Saturday, May 20, 2006

bipolar grading

Believe it or not, I'm still grading. Only one huge stack of papers to go, then final grades to calculate for three classes, and boy, will I be happy when it's over.

I think I have a somewhat unhealthy attachment to how well my students do. I'm not a grading machine. I feel proud and disappointed and frustrated and sometimes even angry as I grade. With exams, the emotions seem limited to pride or sadness. When a student does poorly, I feel compassion mostly-- I feel sad the student wasn't able to recall the information needed to do well, or wasn't able to analyze a passage as thoroughly as she might have. I never take it personally if a student does poorly. Essays are a different story, though. My first-year comp. students finished up the semester with research papers (for example). Some of them turned in the best work I've seen from them all semester-- that's the idea, that's what we were striving for! When I grade these essays, I feel proud of the students. I can see how much progress they've made, I can tell that they've worked hard, and I'm glad to see it paying off for them.

But there's another group of students who, in spite of all the incremental assignments we used for the paper, appear to have turn in something they threw together at the last minute. These are the students who I've had to struggle with a bit more. I've given detailed feedback on drafts, I've met with students in my office, I've done my best to give them feedback I think can really help them improve. I don't mind spending that time, but when I see the final product, and there's no evidence of revision, I'm very frustrated. There are also students who are relying entirely on web sources, even though the requirements for the essay state repeatedly that they're to use primarily books and journal articles. I know that I shouldn't take it so personally, but I have a hard time not doing so. I work hard at trying to find the potential in each essay that I read, and at trying to encourage students to develop it-- but some of them just don't care.

And then there are the plagiarists. While I spent more time talking about plagiarism in this semester's comp classes than ever before, I am still getting students copying word-for-word from their sources and thinking it's okay to do so if they just put a page number afterwards. We did exercises in class on paraphrasing and summarizing, and they were told repeatedly that failing to include quotation marks around material borrowed word for word is not kosher. I've called their attention to this in previous papers they've turned in, and even had a few extended conversations about this in my office. And yet, here it is again, in the final paper of the semester. It's frustrating, and disappointing. I feel like I did all I could to prevent this from happening, and yet I still feel like I must have failed them.

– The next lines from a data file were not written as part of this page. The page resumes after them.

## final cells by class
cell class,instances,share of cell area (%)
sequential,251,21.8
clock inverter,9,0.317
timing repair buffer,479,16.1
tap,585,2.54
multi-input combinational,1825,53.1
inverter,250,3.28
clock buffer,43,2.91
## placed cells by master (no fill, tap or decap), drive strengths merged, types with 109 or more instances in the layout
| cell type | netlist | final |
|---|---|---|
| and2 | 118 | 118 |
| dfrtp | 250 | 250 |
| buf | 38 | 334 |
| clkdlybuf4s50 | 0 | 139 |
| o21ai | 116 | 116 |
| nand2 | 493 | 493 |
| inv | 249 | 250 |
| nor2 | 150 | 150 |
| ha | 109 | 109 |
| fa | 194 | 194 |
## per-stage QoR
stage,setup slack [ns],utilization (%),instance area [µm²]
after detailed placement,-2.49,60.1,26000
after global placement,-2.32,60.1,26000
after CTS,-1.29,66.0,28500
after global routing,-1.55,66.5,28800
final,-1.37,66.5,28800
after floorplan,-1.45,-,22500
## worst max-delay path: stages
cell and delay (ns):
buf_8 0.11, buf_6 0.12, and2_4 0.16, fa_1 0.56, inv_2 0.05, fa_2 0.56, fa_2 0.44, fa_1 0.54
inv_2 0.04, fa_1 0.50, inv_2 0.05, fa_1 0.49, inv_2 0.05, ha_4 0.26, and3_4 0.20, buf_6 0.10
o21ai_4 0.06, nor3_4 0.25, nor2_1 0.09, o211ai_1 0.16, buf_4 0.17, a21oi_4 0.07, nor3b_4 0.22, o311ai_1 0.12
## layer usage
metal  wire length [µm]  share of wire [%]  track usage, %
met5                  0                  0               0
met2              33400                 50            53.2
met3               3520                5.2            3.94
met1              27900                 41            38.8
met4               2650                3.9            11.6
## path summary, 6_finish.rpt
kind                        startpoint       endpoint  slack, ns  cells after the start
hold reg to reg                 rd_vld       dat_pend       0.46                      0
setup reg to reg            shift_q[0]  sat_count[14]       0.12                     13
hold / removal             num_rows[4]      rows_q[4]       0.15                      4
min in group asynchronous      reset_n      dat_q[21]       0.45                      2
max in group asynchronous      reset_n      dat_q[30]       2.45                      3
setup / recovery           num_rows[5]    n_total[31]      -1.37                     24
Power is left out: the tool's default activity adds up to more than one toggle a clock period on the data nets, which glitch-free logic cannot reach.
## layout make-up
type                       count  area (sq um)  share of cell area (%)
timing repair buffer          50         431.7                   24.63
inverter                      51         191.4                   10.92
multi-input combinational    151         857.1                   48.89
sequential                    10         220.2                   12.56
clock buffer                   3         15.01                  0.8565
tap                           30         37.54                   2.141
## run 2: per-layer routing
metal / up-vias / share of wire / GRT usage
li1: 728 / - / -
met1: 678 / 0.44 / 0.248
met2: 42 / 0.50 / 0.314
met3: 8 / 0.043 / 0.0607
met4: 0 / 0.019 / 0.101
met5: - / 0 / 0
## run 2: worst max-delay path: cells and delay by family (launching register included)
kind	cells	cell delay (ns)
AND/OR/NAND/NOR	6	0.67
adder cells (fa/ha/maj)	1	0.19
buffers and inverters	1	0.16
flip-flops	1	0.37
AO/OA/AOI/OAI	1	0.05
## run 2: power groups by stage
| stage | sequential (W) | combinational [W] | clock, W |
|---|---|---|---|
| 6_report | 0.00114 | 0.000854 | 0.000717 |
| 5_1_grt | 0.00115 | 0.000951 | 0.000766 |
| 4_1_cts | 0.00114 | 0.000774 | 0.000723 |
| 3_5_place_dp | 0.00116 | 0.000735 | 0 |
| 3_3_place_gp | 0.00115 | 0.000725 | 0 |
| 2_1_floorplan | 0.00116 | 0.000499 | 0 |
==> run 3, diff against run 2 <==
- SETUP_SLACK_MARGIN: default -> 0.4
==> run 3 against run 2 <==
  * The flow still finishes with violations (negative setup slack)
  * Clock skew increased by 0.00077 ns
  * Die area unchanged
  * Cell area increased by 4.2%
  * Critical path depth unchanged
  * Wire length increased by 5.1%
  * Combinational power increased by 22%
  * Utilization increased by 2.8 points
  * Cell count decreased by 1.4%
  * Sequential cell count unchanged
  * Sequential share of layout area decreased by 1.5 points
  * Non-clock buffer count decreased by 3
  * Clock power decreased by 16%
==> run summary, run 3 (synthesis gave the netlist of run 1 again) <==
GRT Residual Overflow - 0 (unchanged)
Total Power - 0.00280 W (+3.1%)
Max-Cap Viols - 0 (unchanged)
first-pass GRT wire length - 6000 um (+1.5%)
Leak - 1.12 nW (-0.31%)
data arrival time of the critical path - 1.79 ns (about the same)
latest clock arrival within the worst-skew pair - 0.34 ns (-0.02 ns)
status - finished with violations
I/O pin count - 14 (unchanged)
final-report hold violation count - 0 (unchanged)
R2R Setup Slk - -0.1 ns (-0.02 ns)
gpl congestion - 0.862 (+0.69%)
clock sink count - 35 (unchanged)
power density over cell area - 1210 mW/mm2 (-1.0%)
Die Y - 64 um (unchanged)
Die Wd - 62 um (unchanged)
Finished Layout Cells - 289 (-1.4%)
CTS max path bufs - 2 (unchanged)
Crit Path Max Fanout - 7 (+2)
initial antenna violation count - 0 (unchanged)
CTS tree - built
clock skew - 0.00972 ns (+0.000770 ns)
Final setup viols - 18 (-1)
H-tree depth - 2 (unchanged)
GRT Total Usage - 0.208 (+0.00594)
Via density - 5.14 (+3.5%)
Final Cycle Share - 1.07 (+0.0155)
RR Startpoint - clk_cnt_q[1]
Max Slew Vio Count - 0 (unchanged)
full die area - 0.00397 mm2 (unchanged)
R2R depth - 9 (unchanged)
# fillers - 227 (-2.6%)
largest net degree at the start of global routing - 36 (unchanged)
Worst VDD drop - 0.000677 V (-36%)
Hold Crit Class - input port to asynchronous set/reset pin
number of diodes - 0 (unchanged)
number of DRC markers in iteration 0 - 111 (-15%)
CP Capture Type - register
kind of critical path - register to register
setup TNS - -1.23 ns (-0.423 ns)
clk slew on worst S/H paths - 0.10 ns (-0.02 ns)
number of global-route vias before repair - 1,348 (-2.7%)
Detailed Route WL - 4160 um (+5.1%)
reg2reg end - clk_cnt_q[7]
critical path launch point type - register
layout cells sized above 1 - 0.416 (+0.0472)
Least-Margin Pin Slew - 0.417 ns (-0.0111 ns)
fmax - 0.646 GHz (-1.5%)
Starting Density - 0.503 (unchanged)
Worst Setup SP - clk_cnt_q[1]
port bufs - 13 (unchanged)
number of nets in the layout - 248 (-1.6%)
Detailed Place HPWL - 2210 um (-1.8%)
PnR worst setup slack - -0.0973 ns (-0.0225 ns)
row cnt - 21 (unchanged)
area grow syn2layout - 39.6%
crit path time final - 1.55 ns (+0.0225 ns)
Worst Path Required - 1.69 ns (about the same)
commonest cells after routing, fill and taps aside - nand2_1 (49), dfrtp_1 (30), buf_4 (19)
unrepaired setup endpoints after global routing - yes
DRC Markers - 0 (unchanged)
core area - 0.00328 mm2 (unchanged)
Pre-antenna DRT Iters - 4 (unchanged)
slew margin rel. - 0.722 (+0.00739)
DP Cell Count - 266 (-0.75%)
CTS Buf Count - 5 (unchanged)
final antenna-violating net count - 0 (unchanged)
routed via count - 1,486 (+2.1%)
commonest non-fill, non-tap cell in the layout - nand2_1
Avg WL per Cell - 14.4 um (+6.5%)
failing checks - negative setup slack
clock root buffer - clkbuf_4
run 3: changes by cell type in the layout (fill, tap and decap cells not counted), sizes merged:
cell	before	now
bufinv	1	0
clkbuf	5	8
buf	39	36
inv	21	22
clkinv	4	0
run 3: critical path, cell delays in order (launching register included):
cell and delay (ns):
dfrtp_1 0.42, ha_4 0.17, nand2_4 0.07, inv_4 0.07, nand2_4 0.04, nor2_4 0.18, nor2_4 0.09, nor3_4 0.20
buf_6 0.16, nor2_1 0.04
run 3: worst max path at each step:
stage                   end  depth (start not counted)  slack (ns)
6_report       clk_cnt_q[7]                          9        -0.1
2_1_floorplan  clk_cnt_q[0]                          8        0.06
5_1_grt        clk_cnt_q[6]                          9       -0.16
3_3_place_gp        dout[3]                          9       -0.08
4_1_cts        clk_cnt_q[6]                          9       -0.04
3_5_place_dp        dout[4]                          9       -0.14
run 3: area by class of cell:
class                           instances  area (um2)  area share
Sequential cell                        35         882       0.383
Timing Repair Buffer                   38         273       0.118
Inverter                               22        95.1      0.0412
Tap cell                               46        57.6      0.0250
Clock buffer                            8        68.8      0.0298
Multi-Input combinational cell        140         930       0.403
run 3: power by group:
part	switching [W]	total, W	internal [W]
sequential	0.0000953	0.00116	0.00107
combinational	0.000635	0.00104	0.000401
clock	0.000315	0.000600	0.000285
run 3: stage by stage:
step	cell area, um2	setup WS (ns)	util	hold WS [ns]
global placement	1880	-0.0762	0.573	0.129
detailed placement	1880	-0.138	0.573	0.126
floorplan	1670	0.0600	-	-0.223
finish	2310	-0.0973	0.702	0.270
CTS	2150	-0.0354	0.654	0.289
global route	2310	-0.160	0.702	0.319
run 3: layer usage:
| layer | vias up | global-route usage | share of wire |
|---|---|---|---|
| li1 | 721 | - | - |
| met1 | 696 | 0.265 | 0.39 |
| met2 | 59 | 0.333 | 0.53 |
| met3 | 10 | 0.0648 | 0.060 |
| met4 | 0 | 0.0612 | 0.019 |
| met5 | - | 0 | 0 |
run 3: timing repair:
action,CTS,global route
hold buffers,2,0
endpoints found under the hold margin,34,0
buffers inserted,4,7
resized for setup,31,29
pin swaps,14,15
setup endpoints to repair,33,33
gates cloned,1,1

I guess the good thing to be said is that I didn't have any over-the-top cases of plagiarism in any of my comp sections this year. That happened instead in an upper level Shakespeare class, in which one student copied and pasted pages of text from the Encyclopedia Britanica. I feel far more emotionally invested in this situation than I should be. I am disappointed, and even at times angry. In accordance with university policy, I contacted the student by email to tell him what I've discovered and what will happen next (he'll hear from the registrar). The student wrote back and claimed he cited his sources (they are mentioned on the Works cited page), so he didn't think he was doing anything wrong. I find this extremely hard to believe-- less than two full paragraphs of the entire essay are his own work, the rest is literally plopped in from an online source, and he thinks that suffices as a final essay? He expressed no concern at all in his message, just essentially denies he's done anything wrong. He seems nonplussed; I'm exasperated. Something's wrong here.

Final exam week is supposed to be a stressful time for students, and yet I feel far more stressed on this side of things than I did when I was a student and on the other side of things.

P. and I recently finished reading this excellent book (aloud, to eachother, mostly in the car). The writer is a psychoanalyst from Britain who has a lot to say about developmental psychology and biology in babies and young children. She claims that human responses to stress are wired in babyhood (during the time the brain is growing and new synapses are forming, etc.), and can even be somewhat influenced while the child is still in utero. So every time I feel stressed now, I start to worry about the large amounts of cortisol I'm sending baby's way. I wish I could just calm down. I want to create an environment that will allow the kid to feel safe and confident. I'm hoping some of this time away from work next semester will help, but I have a lot of work to do. I'm not in control of myself as much as I wish I were. I need to develop some new strategies for soothing myself and for keeping my mood at a more even keel. Where to begin, though? When to begin is a little easier to answer: as soon as I get the rest of this grading done.

1 comment:

Anonymous said...

the non-plussed plagiarist---drives me NUTS! Hoping it's soon all over for you!